Dataset items:

________________

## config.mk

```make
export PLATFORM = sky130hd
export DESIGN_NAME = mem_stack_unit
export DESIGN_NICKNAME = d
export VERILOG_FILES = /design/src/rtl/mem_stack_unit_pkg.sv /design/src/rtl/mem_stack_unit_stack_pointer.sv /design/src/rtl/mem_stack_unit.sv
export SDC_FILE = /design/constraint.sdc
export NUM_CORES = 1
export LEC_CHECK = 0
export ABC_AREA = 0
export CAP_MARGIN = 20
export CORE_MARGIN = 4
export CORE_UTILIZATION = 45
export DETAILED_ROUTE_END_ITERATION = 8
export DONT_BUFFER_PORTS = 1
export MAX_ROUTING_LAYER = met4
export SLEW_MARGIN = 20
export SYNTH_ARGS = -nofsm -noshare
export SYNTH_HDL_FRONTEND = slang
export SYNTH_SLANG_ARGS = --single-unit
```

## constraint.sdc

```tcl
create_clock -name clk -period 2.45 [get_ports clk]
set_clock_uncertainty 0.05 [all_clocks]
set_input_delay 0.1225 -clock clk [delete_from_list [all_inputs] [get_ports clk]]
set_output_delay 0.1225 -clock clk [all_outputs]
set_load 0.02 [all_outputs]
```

________________

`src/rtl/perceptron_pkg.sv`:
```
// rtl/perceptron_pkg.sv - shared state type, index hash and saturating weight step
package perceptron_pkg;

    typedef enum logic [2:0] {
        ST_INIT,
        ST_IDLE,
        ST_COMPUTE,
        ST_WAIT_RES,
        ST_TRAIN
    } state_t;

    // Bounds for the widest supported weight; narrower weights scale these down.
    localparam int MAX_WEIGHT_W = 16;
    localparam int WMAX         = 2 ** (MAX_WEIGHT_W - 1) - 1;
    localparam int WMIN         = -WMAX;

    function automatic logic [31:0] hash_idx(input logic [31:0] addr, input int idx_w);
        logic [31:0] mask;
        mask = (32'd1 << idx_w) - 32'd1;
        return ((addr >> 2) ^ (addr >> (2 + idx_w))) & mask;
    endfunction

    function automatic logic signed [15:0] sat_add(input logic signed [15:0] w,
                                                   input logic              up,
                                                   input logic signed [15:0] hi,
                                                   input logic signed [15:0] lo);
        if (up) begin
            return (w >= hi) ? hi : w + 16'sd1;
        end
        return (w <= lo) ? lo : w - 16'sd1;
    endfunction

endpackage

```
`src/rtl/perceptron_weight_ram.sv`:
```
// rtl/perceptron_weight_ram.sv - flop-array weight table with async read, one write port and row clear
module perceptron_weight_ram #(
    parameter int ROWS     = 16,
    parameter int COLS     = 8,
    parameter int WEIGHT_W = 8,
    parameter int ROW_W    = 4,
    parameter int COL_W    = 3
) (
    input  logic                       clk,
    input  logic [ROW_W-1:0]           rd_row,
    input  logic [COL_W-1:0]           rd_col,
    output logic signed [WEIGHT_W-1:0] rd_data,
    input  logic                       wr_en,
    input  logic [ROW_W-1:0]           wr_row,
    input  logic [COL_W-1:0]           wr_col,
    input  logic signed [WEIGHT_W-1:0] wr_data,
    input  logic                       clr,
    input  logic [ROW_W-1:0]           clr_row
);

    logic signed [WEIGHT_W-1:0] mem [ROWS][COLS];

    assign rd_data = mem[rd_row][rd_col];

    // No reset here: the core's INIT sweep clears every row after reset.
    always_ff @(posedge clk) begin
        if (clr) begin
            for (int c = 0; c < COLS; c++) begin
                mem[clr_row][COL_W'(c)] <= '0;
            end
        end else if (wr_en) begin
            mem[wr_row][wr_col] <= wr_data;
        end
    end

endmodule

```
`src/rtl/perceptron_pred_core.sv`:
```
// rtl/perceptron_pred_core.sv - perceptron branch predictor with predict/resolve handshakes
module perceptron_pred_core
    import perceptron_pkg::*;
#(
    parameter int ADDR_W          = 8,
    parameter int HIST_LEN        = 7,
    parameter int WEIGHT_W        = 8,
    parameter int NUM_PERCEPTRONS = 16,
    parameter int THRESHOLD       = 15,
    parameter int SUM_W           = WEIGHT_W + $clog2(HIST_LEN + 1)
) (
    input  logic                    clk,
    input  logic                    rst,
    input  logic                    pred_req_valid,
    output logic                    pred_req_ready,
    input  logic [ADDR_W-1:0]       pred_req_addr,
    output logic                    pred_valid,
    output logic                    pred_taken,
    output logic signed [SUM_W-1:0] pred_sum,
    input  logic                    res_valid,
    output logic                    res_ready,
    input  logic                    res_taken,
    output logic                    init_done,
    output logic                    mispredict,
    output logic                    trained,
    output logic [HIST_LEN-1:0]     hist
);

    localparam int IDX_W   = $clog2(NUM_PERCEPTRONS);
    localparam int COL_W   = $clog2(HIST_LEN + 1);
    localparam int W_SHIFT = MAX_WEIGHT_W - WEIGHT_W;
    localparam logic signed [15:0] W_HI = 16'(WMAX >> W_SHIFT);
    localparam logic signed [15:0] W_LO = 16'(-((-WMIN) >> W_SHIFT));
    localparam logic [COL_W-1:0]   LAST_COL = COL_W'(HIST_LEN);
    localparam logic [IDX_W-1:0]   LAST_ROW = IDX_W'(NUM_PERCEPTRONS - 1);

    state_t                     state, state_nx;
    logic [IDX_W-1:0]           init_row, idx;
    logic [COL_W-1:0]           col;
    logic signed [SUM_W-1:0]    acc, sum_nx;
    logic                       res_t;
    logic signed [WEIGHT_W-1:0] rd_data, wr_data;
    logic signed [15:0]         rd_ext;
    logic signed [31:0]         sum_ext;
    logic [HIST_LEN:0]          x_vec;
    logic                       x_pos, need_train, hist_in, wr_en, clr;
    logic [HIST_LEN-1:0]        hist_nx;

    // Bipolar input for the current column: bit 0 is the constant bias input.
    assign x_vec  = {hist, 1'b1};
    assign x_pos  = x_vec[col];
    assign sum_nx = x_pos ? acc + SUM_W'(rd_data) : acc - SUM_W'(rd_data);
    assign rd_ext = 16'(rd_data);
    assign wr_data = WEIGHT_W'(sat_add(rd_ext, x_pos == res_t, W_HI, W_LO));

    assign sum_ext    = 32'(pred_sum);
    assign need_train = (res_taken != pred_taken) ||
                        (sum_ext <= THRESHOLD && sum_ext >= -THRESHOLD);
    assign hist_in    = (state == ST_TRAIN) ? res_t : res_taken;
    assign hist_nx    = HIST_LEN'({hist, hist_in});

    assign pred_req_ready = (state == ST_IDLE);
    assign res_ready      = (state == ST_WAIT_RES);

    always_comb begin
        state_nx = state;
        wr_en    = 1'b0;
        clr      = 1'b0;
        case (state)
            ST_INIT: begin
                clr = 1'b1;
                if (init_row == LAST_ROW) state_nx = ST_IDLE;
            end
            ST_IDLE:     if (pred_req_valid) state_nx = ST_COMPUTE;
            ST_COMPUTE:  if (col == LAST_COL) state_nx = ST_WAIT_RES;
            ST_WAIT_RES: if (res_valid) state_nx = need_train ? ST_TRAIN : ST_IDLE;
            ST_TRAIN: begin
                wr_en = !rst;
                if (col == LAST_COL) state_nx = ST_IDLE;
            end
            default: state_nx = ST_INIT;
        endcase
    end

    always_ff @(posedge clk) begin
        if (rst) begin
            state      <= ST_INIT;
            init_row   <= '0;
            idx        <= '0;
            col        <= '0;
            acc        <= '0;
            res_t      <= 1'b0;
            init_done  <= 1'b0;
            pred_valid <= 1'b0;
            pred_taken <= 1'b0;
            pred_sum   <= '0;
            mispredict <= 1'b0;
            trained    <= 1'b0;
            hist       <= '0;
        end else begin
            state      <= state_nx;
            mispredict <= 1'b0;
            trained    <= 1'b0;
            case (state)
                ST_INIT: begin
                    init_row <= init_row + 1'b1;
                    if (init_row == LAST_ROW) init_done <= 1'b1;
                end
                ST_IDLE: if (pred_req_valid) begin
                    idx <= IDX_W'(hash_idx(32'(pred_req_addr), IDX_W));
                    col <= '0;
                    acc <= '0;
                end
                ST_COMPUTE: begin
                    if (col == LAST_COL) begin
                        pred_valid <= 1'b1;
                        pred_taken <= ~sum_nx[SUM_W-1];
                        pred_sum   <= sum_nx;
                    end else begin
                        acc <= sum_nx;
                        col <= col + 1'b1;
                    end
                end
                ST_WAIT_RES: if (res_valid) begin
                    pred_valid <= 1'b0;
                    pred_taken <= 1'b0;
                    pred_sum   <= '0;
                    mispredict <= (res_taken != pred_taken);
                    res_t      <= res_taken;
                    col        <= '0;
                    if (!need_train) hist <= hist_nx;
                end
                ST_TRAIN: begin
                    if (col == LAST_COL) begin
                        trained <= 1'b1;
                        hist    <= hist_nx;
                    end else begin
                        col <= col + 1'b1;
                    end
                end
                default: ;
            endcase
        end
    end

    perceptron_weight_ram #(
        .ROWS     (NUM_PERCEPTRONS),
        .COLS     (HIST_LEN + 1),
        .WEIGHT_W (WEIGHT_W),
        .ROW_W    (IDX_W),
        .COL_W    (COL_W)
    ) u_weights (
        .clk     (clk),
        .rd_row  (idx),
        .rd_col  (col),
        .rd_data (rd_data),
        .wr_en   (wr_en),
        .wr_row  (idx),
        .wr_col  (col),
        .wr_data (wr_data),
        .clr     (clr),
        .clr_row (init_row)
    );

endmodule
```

________________

**GOAL OF THE EXERCISE:**
Scan the entries above for the word "mispredict", then copy every line in which it occurs.

**EXERCISE RESPONSE:**
    output logic                    mispredict,
            mispredict <= 1'b0;
            mispredict <= 1'b0;
                    mispredict <= (res_taken != pred_taken);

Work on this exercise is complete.